OK, alternatively, have the brass Dovetail hinge and have a couple of slide out piece, to give support.
I am assuming you are not using a leg.


----------



## 113016 (Jun 5, 2008)

These people might be able to help

http://www.relicsofwitney.co.uk/search/results/drop leaf table support hinge


----------



## 747 (Oct 2, 2009)

cabby said:


> What are you using to support the fold out leaf, or do you expect/want the hinge to manage this as well.Any chance of a photo of the table.
> 
> cabby


http://www.reimo.com/en/57088-einsaeulen_hubtisch_starline_hvk_hub_330_690m/

This is very similar to my table cabby, it lowers down as a bed base. I am removing the large top (Too large) and fitting a narrower and shorter solid Beech top. The drop leaf part is mostly to keep the bed length at night, although I have figured out a way around it which should work but is a bit Heath Robinson.  I would still prefer to fit the drop leaf.


----------



## cabby (May 14, 2005)

My table is similar, but folds over in half and the two end support rails slide in.unfold the table top and slide the supports out to get the full size.it has a piano type hinge the full length. It also lowers to make up the extra bed.

cabby


----------



## 747 (Oct 2, 2009)

Grath said:


> These people might be able to help
> 
> http://www.relicsofwitney.co.uk/search/results/drop leaf table support hinge


I had already checked that site Graham ...... in fact I have checked every bleeding site using different phrases. :lol:

I can live without the drop leaf extension but it would be better to have it if we ever need to sell the van. As a temporary measure, I have ordered one of these which is the correct height to match the lowered table.

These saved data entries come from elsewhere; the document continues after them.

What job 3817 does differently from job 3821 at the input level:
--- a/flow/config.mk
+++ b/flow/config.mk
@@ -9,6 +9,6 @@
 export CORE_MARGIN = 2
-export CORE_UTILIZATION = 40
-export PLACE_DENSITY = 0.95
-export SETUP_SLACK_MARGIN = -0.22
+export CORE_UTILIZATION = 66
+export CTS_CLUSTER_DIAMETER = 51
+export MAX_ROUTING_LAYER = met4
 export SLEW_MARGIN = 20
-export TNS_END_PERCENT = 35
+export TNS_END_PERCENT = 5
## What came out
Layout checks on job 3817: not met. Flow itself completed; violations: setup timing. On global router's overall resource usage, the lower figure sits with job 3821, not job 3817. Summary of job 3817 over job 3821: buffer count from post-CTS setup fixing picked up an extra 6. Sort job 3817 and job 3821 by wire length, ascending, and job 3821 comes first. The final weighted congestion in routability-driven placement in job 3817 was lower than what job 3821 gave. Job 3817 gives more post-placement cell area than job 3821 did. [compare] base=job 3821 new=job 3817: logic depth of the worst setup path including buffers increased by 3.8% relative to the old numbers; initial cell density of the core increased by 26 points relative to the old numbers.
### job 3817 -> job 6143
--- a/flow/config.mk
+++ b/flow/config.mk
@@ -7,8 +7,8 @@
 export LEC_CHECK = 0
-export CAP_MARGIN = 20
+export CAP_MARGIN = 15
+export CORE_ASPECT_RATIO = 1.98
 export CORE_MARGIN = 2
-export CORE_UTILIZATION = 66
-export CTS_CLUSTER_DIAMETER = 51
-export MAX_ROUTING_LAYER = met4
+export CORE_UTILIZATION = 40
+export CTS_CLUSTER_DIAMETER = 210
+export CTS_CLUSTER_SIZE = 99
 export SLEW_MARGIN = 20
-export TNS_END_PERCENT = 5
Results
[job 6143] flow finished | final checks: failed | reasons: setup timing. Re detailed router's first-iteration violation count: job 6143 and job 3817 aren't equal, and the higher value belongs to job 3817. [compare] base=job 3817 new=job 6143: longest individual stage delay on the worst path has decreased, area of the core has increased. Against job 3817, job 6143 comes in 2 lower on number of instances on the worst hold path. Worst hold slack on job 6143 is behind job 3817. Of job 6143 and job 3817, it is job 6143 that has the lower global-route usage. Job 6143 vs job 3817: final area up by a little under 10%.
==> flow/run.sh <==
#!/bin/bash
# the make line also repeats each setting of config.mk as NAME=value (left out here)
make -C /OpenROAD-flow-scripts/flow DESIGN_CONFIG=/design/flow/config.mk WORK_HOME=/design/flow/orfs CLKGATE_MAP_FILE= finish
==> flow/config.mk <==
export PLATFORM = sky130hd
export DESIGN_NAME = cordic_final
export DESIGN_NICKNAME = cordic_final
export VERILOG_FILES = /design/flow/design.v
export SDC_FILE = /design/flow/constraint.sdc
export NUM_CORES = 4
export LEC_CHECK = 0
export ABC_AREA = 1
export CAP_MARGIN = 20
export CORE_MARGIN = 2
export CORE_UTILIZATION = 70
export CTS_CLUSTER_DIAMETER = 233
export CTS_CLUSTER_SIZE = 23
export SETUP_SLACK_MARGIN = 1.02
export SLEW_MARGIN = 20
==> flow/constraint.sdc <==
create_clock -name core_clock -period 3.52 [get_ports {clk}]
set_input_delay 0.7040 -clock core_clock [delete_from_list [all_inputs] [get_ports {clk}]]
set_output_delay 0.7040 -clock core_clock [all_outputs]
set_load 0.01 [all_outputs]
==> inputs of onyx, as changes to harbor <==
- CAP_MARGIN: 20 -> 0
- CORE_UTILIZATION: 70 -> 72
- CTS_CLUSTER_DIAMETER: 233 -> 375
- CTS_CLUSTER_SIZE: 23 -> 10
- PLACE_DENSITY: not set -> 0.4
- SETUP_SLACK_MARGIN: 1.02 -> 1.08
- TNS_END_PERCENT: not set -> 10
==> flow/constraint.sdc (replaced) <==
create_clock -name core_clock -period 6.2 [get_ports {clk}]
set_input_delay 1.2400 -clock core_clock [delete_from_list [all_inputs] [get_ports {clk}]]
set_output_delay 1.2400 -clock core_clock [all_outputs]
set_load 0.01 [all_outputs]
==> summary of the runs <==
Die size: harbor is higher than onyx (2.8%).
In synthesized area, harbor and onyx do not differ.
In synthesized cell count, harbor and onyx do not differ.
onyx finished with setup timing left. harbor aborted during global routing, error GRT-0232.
module convert( float, int8,clk);
input clk;
output [15:0] float;
input [7:0] int8;
reg [4:0] exp;
reg [9:0] mantissa;
integer i;
always @(negedge clk)
begin
if(int8 != 8'b0) 
begin
for(i = 0; i < 8; i = i + 1)
    if(int8[i]) 
      exp = i;
      if(exp < 10)
      mantissa = int8 << (10 - exp);
      else
      mantissa = int8;
      exp = exp + 15;
 end
else begin
 mantissa=0;
exp=0;
    end
end
assign float = {1'b0, exp, mantissa};
endmodule
module mult(B,C, A, clk);
input  [15:0]A;
input clk;
input [15:0]B;
output reg    [15:0]C;
wire          [5:0]e;   
wire           [21:0]m;  
wire            [10:0]A_m;     
wire            [10:0]B_m;     
reg           [4:0]C_e;  
wire            C_sign;  
reg           [9:0]C_m;  
assign C_sign=(A[15]^B[15]); 
assign e[5:0]=(A[14:10]+B[14:10]-4'b1111); 
assign A_m[10:0]={1'b1, A[9:0]};
assign B_m[10:0]={1'b1, B[9:0]};
assign m[21:0]=(A_m[10:0])*(B_m[10:0]);   
always@(posedge clk)
begin
if (A==0)   
  begin
  C<=16'b0;
  end
else begin
    if (m[21]==1'b1) 
    begin
    C_m=m[20:11];
    C_e=e[4:0]+m[21];
    C<={C_sign,C_e[4:0],C_m[9:0]};
    end 
    else begin
    C_m=m[19:10];
    C_e=e[4:0]+m[21];
    C<={C_sign,C_e[4:0],C_m[9:0]};
    end
end
end
endmodule
module main_adder (AA, BB,clk, R_add);
input [15:0] AA, BB; 
input clk;             
output  [15:0] R_add;                
wire [14:0]temp_Sum_M_C; 
wire [13:0]temp_Sub_M_C, temp_lza_count_reg;
wire [15:0]temp_L, temp_S;
compare_adder inst_1  (.C_L(temp_L), .C_S(temp_S), .A(AA), .B(BB),.clk(clk));  
shift_adder inst_2    ( temp_sign, temp_Sum_M_C, temp_Sub_M_C, temp_lza_count_reg, temp_L, temp_S,clk);
adder inst_3          (R_add, temp_L, temp_S, temp_sign, temp_Sum_M_C, temp_Sub_M_C, temp_lza_count_reg,clk );
endmodule
module compare_adder (C_L, C_S, A, B,clk);
input [15:0] A, B;
input clk;
output reg[15:0] C_L, C_S;
always@ (posedge clk)
if (A[14:0]>=B[14:0])
 begin
C_L<=A[15:0]; C_S<=B[15:0];
 end
 else begin
C_L<=B[15:0]; C_S<=A[15:0];
 end
endmodule
module shift_adder ( sign, Sum_M_C, Sub_M_C, lza_count_reg,L, S,clk);
input [15:0] L, S;  
input clk;             
output reg sign;                       
reg [13:0] M_C_L, M_C_S;        
reg [13:0]M_C_Lnew, M_C_Snew;   
output  reg[14:0] Sum_M_C;             
output  reg[13:0] Sub_M_C;            
reg [13:0] Sub_M_CS;                     
output reg [13:0] lza_count_reg;                
reg [4:0] count; 
always@ (*)
begin
M_C_L[13:0]={1'b1, L[9:0], 3'b000};                      
M_C_S[13:0]={1'b1, S[9:0], 3'b000};
sign=L[15];                                              
M_C_Snew[13:0]=M_C_S[13:0]>>(L[14:10]-S[14:10]);         
M_C_Lnew[13:0]=M_C_L[13:0];                              
Sum_M_C[14:0]=M_C_Lnew[13:0]+ M_C_Snew[13:0];            
Sub_M_C[13:0]=M_C_Lnew[13:0]- M_C_Snew[13:0];            
begin 
lza_count_reg=14;                                            
for( count=0; count<14; count=count+1 ) 
if( Sub_M_C[ count ] ) 
lza_count_reg=13-count; 
end 
end
endmodule
module adder(R_add, L, S, sign, Sum_M_C, Sub_M_C,lza_count_reg,clk );
input clk;
input [15:0] L, S;               
input sign;                       
input [14:0] Sum_M_C;             
input [13:0] Sub_M_C;            
reg [13:0] Sub_M_CS;                     
input [13:0] lza_count_reg;                
output reg [15:0] R_add;                
always @(posedge clk)
begin
if (L==0 &  S==0)
  begin
  R_add<=16'b0;
  end
  else begin
if (L[15]^S[15]==0)            
 begin
R_add[15]<=sign;                      
R_add[14:10]<=L[14:10]+Sum_M_C[14];   
 if (Sum_M_C[14]==1)
 begin
 R_add[9:0]<=Sum_M_C[13:4];
 end 
 else begin
 R_add[9:0]<=Sum_M_C[12:3];             
 end
 end 
 else begin                         
R_add[15]<=sign;
R_add[14:10]<=L[14:10]-lza_count_reg;
Sub_M_CS[13:0]=(Sub_M_C[13:0]<<lza_count_reg);
R_add[9:0]<=Sub_M_CS[12:3];          
end
end
end
endmodule
module mux(in1, in2, sel, out);  
input [15:0]in1,in2;
input sel;
output reg [15:0]out;
 always @ (*)  
 begin : MUX        
   if (sel == 1'b0) begin
      out = in1;
   end else begin
       out = in2 ;
   end
end
endmodule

http://www.amazon.co.uk/Heavy-Unist...20992005&sr=8-43&keywords=folding+step+stools

It will be a neat fit and the front passenger seat (when swivelled) will keep it in position. As I said before, it is a bit Heath Robinson but will do in the short term.

Thanks for looking though, it is appreciated.


----------



## 113016 (Jun 5, 2008)

I wonder if it would be worth looking around auction houses, for a cheap drop leaf table, then canibalise it.?


----------



## 747 (Oct 2, 2009)

Grath said:


> I wonder if it would be worth looking around auction houses, for a cheap drop leaf table, then canibalise it.?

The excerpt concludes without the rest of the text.